Looping arrays and collections is very common and in most programs exposing the collection is the norm. But what happens when you need to change the way the collection works? What if you decide to replace your objects array with a HashTable or a Set? Thankfully most OOP languages gives you some sort of iterator so, in C# for example, you can just expose IEnumerator and you might be alright. But this still breaks the three rules and what do you do if your underlying data structure doesn't have an IEnumerable? What if you're dealing with some legacy COM+ object and you have revert back to the old for or while? Or even worse, the data structure doesn't even seem to have a simple structure (not so uncommon)? Just exposing an enumerator isn't so easy but we still work around it by doing something like this:

IEnumerator Objects
{
IList list;
for(int i = 0; i < comObject.Count; i++)
{
list.Add(comObject[i]);
}

return list.GetEnumerator();
}
And then in the client we have:

foreach(Object obj in myObject.Objects)
{
// here we go again!
}
Hang on a second: we loop so we can loop? Doesn't that sound a bit strange? To make matters worse we seem to do this as well:

void SaveEverything()
{
foreach(Object obj in myObject.Objects)
{
database.Save(obj);
}
}

... Somewhere else in the program ...

void DisplayEverything()
{
foreach(Object obj in myObject.Objects)
{
ui.Display(obj);
}
}

... Again somewhere else ...

void SendEmail()
{
foreach(Object obj in myObject.Objects)
{
email.Send(obj);
}
}
How many times do you want to write that damn loop? So what's the alternative? To implement the three rules: hide the collection and stop exposing it and then tell the myObject to loop it for you. Quite simply:

public class MyObject
{
void Loop(IReceiver receiver)
{
foreach(Object obj in objects)
{
receiver.Recieve(obj);
}
}
}
All you need to do is pass your receiver to MyObject and it will do all the work for you:

myObject.Loop(databaseSaver);

public class DatabaseSaver : IReceiver
{
void Receive(Object obj)
{
database.Save(obj);
}
}
Or if you prefer you can use delegates and anonoymous methods:

myObject().Loop(delegate(Object obj) { database.Save(obj); });

public delegate void LoopDelegate(Object obj);

public class MyObject
{
public void Loop(LoopDelegate loopDelegate)
{
foreach(Object obj in objects)
{
loopDelegate(obj);
}
}
}


Now if you need to change the objects internal data structure of the way you iterate it (for performance reasons etc.) you can do so with ease and without breaking any of your clients.

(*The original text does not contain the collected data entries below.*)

This is an optimization exercise on Yosys and OpenROAD, whose aim is small area, a short achievable clock period and few clock cycles, not a production implementation. RTL that was checked went through simulation tests only; none was proved equivalent to the original. The RTL of run 3 was laid out without a check of its function. No activity file was given, so power comes from the tool's default toggle rates.

**flow/design.v**
```verilog
package sha2_pkg;
  localparam int REG_W   = 64;
  localparam int REG_CNT = 8;
  localparam int DEC_W   = 3;
  localparam int BLK_W   = REG_W * REG_CNT;
  localparam logic [63:0] SHA2_PAD_WORD = 64'h8000_0000_0000_0000;
  typedef enum logic [1:0] {
    IDLE = 2'd0,
    CHK  = 2'd1,
    SEND = 2'd2
  } state_t;
endpackage
module sha2_pad_chk #(
  parameter int reg_w   = sha2_pkg::REG_W,
  parameter int reg_cnt = sha2_pkg::REG_CNT,
  parameter int dec_w   = sha2_pkg::DEC_W
) (
  input  logic [reg_cnt*reg_w-1:0]  blk,
  input  logic [reg_w-dec_w-7:0]    bcnt,
  output logic                      ok,
  output logic [dec_w-1:0]          p
);
  localparam int LW = $clog2(reg_w);
  localparam int NW = reg_cnt - 1;
  logic [reg_w-1:0] len;
  logic [NW-1:0]    z, t;       
  logic             pad_ok;
  always_comb begin
    len = blk[(reg_cnt-1)*reg_w +: reg_w];
    p   = len[LW +: dec_w];
    for (int i = 0; i < NW; i++) begin
      z[i] = (blk[i*reg_w +: reg_w-1] == '0);
      t[i] = blk[i*reg_w + reg_w-1];
    end
    pad_ok = (p != dec_w'(NW));
    for (int i = 0; i < NW; i++)
      if (!(p > dec_w'(i)) && !(z[i] && (t[i] == (p == dec_w'(i))))) pad_ok = 1'b0;
    ok = pad_ok && (len[LW-1:0] == '0) && (len[reg_w-1:LW+dec_w] == bcnt);
  end
endmodule
module sha2_blk_unpack #(
  parameter int reg_w   = sha2_pkg::REG_W,
  parameter int reg_cnt = sha2_pkg::REG_CNT,
  parameter int dec_w   = sha2_pkg::DEC_W
) (
  input  logic                     clk,
  input  logic                     rst,
  input  logic [reg_cnt*reg_w-1:0] blk,
  input  logic                     blk_vld,
  input  logic                     blk_last,
  output logic                     blk_rdy,
  output logic [reg_w-1:0]         pkt,
  output logic                     pkt_vld,
  input  logic                     pkt_rdy,
  output logic [dec_w-1:0]         idx,
  output logic                     msg_done,
  output logic                     len_err
);
  localparam int CW = reg_w - dec_w - 6;    
  logic [(reg_cnt-1)*reg_w-1:0] buf_q;      
  logic                         ld, ld_n;   
  logic                         ld_d;
  logic [dec_w-1:0]             lst;        
  logic                         fin;        
  logic [CW-1:0]                bcnt;       
  logic [CW-1:0]                bc_t;       
  logic                         pend, pend_err;
  logic                         ra_q, rb_q, rb_ok;    
  logic                         chk_ok;
  logic [dec_w-1:0]             chk_p;
  logic                         take, acc, imm, ra, rb;
  sha2_pad_chk #(.reg_w(reg_w), .reg_cnt(reg_cnt), .dec_w(dec_w)) u_chk (
    .blk  (blk),
    .bcnt (bcnt),
    .ok   (chk_ok),
    .p    (chk_p)
  );
  assign blk_rdy = !rst && pkt_rdy && ld;
  assign acc     = blk_vld && blk_rdy;
  assign take    = pkt_vld && pkt_rdy;
  assign imm     = blk_last && !(chk_ok && chk_p != '0);    
  assign ra      = take && ld && fin;                       
  assign rb      = acc && imm;                              
  logic [reg_cnt-1:1] nx, nx_d;              
  always_ff @(posedge clk) nx <= nx_d;
  always_comb begin
    bc_t[0] = 1'b1;
    for (int i = 1; i < CW; i++) bc_t[i] = bc_t[i-1] & bcnt[i-1];
  end
  logic [reg_w-1:0] pkt_d;
  logic             s_hold, s_blk;
  logic [reg_cnt-1:1] s_buf;
  always_comb begin
    s_hold = !pkt_rdy;
    s_blk  = pkt_rdy && ld;
    for (int k = 1; k < reg_cnt; k++) s_buf[k] = pkt_rdy && nx[k];
    pkt_d = ({reg_w{s_hold}} & pkt) | ({reg_w{s_blk}} & blk[0 +: reg_w]);
    for (int k = 1; k < reg_cnt; k++)
      pkt_d = pkt_d | ({reg_w{s_buf[k]}} & buf_q[(k-1)*reg_w +: reg_w]);
  end
  always_comb begin
    if (rst) ld_d = 1'b1;
    else if (acc) ld_d = blk_last && chk_p <= dec_w'(1);    
    else if (take && !ld) ld_d = idx == lst - dec_w'(1);
    else ld_d = ld || !pkt_vld;
  end
  logic [dec_w-1:0] idx_d;
  always_comb begin
    idx_d = idx;
    if (acc) idx_d = '0;
    else if (take && !ld) idx_d = idx + 1'b1;
    for (int k = 1; k < reg_cnt; k++) nx_d[k] = !ld_d && idx_d == dec_w'(k-1);
  end
  always_ff @(posedge clk) begin
    pkt <= pkt_d;
    for (int k = 1; k < reg_cnt; k++)
      buf_q[(k-1)*reg_w +: reg_w] <= (({reg_w{ld}} & blk[k*reg_w +: reg_w]) |
                                      ({reg_w{ld_n}} & buf_q[(k-1)*reg_w +: reg_w]));
    ld   <= ld_d;
    ld_n <= !ld_d;
    if (acc) begin
      idx <= '0;
      lst <= blk_last ? chk_p - dec_w'(1) : dec_w'(reg_cnt-1);
      fin <= blk_last;
    end else if (take && !ld) begin
      idx <= idx + 1'b1;
    end
    if (rst) begin
      pkt_vld  <= 1'b0;
      msg_done <= 1'b0;
      len_err  <= 1'b0;
      pend     <= 1'b0;
      pend_err <= 1'b0;
      ra_q     <= 1'b0;
      rb_q     <= 1'b0;
      rb_ok    <= 1'b0;
      bcnt     <= '0;
    end else begin
      if (acc) pkt_vld <= !imm;
      else if (take && ld) pkt_vld <= 1'b0;
      bcnt <= (acc && blk_last) ? '0 : bcnt ^ (bc_t & {CW{acc}});
      ra_q     <= ra;
      rb_q     <= rb;
      rb_ok    <= chk_ok;
      msg_done <= pend ? !pend_err : (ra_q || (rb_q && rb_ok));
      len_err  <= pend ? pend_err  : (!ra_q && rb_q && !rb_ok);
      pend     <= rb_q && (pend || ra_q);
      pend_err <= !rb_ok;
    end
  end
endmodule
```
**flow/flow/run.sh**
```bash
#!/bin/bash
# The standard layout with three changes to how it is made:
#  - the port buffers are the smallest buffer cell instead of the flow's default delay buffer;
#  - the clock tree uses smaller buffers in larger clusters, without dummy loads;
#  - the pins of the one input-to-output path (rst, pkt_rdy -> blk_rdy) are placed side by side.
# Each tool's output goes to its own log in the work folder.
set -euo pipefail
export BUFFER_PORTS_ARGS="-buffer_cell sky130_fd_sc_hd__buf_1"
export CTS_ARGS="-sink_clustering_enable -repair_clock_nets -dont_use_dummy_load -buf_list {sky130_fd_sc_hd__clkbuf_4 sky130_fd_sc_hd__clkbuf_8} -sink_clustering_size 16 -sink_clustering_max_diameter 60"
export PRE_IO_PLACEMENT_TCL="$(pwd)/flow/io_pins.tcl"
bash standard.sh finish > standard_make.log 2>&1
```
**flow/flow/io_pins.tcl**
```tcl
# Keep the pins of the combinational path rst/pkt_rdy -> blk_rdy next to each other.
set_io_pin_constraint -group -order -pin_names {pkt_rdy rst blk_rdy}
```
**flow/standard.sh**
```bash
#!/bin/bash
# synth_recipe.tcl (not shown) runs the flow's synth.tcl, then flattens the netlist and writes it again
# the make line also repeats each setting of config.mk as NAME=value (left out here)
make -C /OpenROAD-flow-scripts/flow DESIGN_CONFIG=/design/flow/config.mk WORK_HOME=/design/flow/orfs CLKGATE_MAP_FILE= SYNTH_SCRIPT=/design/flow/synth_recipe.tcl "${@:-finish}"
```
**flow/config.mk**
```make
export PLATFORM = sky130hd
export DESIGN_NAME = sha2_blk_unpack
export DESIGN_NICKNAME = sha2_blk_unpack
export VERILOG_FILES = /design/flow/design.v
export SDC_FILE = /design/flow/constraint.sdc
export NUM_CORES = 4
export LEC_CHECK = 0
export CAP_MARGIN = 20
export CORE_MARGIN = 2
export CORE_UTILIZATION = 58
export PLACE_DENSITY = 0.72
export SETUP_SLACK_MARGIN = 3.3
export SLEW_MARGIN = 20
```
**flow/constraint.sdc**
```tcl
create_clock -name core_clock -period 6.0 [get_ports {clk}]
set_input_delay 1.2000 -clock core_clock [delete_from_list [all_inputs] [get_ports {clk}]]
set_output_delay 1.2000 -clock core_clock [all_outputs]
set_load 0.01 [all_outputs]
```
==> results of run 1 <==
## report_power, final
group | leakage [nW] | internal (mW) | total (mW) | switching [mW]
combinational | 4.60 | 0.354 | 0.859 | 0.505
clock | 0.316 | 0.660 | 1.93 | 1.27
sequential | 4.96 | 4.19 | 4.38 | 0.184
total | 9.87 | 5.21 | 7.17 | 1.96
## path summary, 6_finish.rpt
kind                                   end  slack [ns]  cells after the start  startpoint
worst max-delay path               pkt_vld        3.11                      9     blk[73]
worst min-delay path            buf_q[143]        0.48                      1  buf_q[143]
worst max register to register    bcnt[40]        3.46                      7          ld
worst min register to register  buf_q[143]        0.48                      1  buf_q[143]
## cell usage after synthesis (4+ instances only)
cell	count	area share
inv_1	16	0.0027
a22oi_1	130	0.043
buf_1	11	0.0018
nand3_1	17	0.0038
or3_1	4	0.0011
xor2_1	56	0.022
nand2_1	164	0.027
xnor2_1	49	0.019
a31o_2	4	0.0016
a221oi_1	66	0.026
clkbuf_1	159	0.026
nor2_1	68	0.011
edfxtp_1	4	0.0053
o21ai_0	7	0.0016
nand4_1	45	0.012
buf_6	6	0.0030
nor4_1	122	0.034
and3_1	11	0.0030
ha_1	8	0.0044
a22o_1	447	0.17
a21oi_1	12	0.0027
dfxtp_1	587	0.52
a31oi_1	5	0.0014
nor3_1	11	0.0024
a222oi_1	64	0.028
and4_1	6	0.0023
and2_1	12	0.0033
## through the flow
stage | utilization | hold slack [ns] | worst slack (ns)
6_report | 0.677 | 0.478 | 3.11
5_1_grt | 0.677 | 0.490 | 3.13
4_1_cts | 0.674 | 0.479 | 3.19
3_5_place_dp | 0.647 | 0.453 | 1.84
3_3_place_gp | 0.647 | 0.452 | 1.85
2_1_floorplan | - | 0.393 | 3.08
## sequential cells by signal, indices dropped and copies added (netlist names), 3 cells and up
signal,flops
nx,7
buf_q,448
bcnt,55
pkt,64
lst,3
idx,3
## cell type report
| cell class | instances | area share |
|---|---|---|
| inverter | 17 | 0.00244 |
| timing repair buffer | 610 | 0.0967 |
| clock buffer | 44 | 0.0232 |
| antenna | 6 | 0.000575 |
| multi-input combinational | 1343 | 0.397 |
| tap | 518 | 0.0248 |
| sequential | 591 | 0.455 |
## metal layers
layer / up-vias / routed length [microns]
li1: 9342 / -
met1: 10664 / 35300
met2: 1774 / 44600
met3: 407 / 11500
met4: 2 / 7860
met5: - / 11
## logic make-up after synthesis
group                      Yosys count
AOI/OAI and AO/OA                  749
xor gates and xnor gates           105
adders and majority gates            8
buffers and inverters              198
DFF                                591
muxes                                1
and+or+nand+nor                    480
## worst max-delay path, stage by stage
cell	delay, ns
buf_1	0.10
nor4_2	0.46
buf_4	0.25
nand4_1	0.31
nor4_2	0.37
nand3_1	0.15
a32oi_2	0.27
a41o_1	0.22
a32o_1	0.14
## repair_timing
item                                    CTS  global route
cloned                                    0             0
endpoints found under the setup margin  412           267
resized for setup                        78            27
pin swaps                                22            12
hold buffers                              0             0
setup buffers                             4             1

Although with simple loops it all looks straightforward enough, it is with more complex structures that you gain a real advantage. In a parent child structure for example you may find a loop such as this:

foreach(Parent parent in foo.Parents)
{
foreach(Child child in foo.Children)
{
// do something
}
}
Writing this loop all over the place can be fairly cumbersome, and what if you don't want to expose the structure in this way? By using the pattern above you have more control over the semantics of the object. For example you could present the list flat and merle passes each object across as above (and thus loosing nested loops all over your code) or you could expose some structure:

public interface ParentReceiver
{
ChildReceiver CreateChildReceiver();
void ReceiveParent(Parent, ChildReceiver);
}

public interface ChildReceiver
{
void ReceiveParent(ParentReceiver);
}

public class Parents
{
public void Loop(ParentReceiver receiver)
{
foreach(Parent parent in parents)
{
ChildReceiver childReceiver = receiver.CreateChildReceiver();
parent.Loop(childReceiver);
receiver.ReceiveParent(parent, childReceiver);
}
}
}

public class Parent
{
public void Loop(ChildReceiver receiver)
{
for(int i = 0; i < children.count; i++)
{
// don't pass any illegitimate children!
if(children[i].IsNotIllegitimate)
{
receiver.Receive(children[i]);
}
}
}
}

As you can see by following the three rules and telling the object what to do, and only the immediate object what to do, we can not only express the structure of the objects better and force clients to work with that structure, we also loosen the object couplings.

Tip:
For those pre .NET 2.0 people out there, or those who use languages that don't have generics, by using the above pattern you can strongly type your objects even if you can't strongly type the internal collections.

Thursday 28 June 2007

If only you want to dance to your tune you'll leave an empty dance floor

Last year my wife and I were married (hence the fact she is now my wife) and being the independent thinking, creative couple we are, we planned and organised the whole wedding ourselves, right down to the music. Both of us being passionate and snobbish about our music - and having the luxury of a very large collection - we didn't want some spotty DJ ruining our day by playing some dreadfully cheesy tracks and mumbling his way through the evening. So we managed what many said was impossible: a completely cheese free wedding playlist which got everyone boogieing the night away (not to blow our own trumpets but we had to hold back drunken protesters when we turned the music off!).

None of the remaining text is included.